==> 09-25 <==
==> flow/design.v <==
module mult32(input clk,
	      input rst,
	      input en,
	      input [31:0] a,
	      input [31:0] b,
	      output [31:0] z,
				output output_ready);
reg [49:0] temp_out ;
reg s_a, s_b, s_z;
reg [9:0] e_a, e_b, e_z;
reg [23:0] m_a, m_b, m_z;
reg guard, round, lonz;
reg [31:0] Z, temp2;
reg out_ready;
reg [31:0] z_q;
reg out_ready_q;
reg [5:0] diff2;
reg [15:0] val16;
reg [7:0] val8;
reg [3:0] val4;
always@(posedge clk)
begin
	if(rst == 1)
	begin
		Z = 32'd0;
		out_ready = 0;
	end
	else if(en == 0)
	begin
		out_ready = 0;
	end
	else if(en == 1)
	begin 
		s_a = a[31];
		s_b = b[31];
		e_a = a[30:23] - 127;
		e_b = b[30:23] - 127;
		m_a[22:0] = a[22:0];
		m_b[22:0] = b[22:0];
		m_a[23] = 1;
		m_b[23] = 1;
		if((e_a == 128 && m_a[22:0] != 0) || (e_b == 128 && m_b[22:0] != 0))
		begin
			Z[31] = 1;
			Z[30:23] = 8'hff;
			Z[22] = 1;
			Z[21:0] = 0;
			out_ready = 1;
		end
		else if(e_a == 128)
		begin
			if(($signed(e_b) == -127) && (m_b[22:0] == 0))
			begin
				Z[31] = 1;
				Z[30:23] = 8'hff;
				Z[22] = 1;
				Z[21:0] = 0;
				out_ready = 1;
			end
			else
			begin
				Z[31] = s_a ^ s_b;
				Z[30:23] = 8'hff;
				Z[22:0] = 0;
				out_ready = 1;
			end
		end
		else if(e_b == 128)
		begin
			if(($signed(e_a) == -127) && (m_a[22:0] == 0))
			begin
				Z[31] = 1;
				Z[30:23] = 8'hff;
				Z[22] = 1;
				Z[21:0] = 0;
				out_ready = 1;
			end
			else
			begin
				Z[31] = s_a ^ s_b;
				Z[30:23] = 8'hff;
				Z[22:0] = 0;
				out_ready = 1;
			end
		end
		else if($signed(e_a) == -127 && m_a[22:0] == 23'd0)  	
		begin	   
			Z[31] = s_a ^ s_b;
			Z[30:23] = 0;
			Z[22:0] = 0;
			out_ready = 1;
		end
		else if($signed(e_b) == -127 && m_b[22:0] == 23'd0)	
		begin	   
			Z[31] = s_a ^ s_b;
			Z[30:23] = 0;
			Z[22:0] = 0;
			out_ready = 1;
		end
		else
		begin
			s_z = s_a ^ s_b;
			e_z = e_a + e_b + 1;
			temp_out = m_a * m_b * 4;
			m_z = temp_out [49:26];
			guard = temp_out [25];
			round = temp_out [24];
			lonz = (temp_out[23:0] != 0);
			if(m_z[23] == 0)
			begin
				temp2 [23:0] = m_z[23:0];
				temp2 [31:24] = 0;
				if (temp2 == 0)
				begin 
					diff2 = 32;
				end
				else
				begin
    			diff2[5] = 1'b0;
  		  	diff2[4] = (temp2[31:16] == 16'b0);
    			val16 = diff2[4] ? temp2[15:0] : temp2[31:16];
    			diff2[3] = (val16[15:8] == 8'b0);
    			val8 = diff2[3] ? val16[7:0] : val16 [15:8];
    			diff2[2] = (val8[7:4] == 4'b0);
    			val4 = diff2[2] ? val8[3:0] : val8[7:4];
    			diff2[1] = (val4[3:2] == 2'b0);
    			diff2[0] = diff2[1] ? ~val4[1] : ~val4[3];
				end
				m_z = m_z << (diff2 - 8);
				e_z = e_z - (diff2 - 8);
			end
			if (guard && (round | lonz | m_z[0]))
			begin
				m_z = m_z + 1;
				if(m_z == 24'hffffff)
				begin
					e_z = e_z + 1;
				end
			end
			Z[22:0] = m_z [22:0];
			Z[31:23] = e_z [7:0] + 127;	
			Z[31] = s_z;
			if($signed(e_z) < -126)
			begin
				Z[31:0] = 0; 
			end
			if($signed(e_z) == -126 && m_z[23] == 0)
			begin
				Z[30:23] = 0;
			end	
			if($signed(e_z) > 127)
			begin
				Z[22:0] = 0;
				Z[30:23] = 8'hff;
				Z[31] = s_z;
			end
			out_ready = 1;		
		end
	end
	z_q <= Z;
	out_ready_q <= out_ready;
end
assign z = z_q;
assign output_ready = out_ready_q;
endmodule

▶ WHAT YOU ARE ASKED TO DO
Which lines of the records contain the word "lonz"? Copy each of them.

▶ RESULT OF THIS TASK
reg guard, round, lonz;
			lonz = (temp_out[23:0] != 0);
			if (guard && (round | lonz | m_z[0]))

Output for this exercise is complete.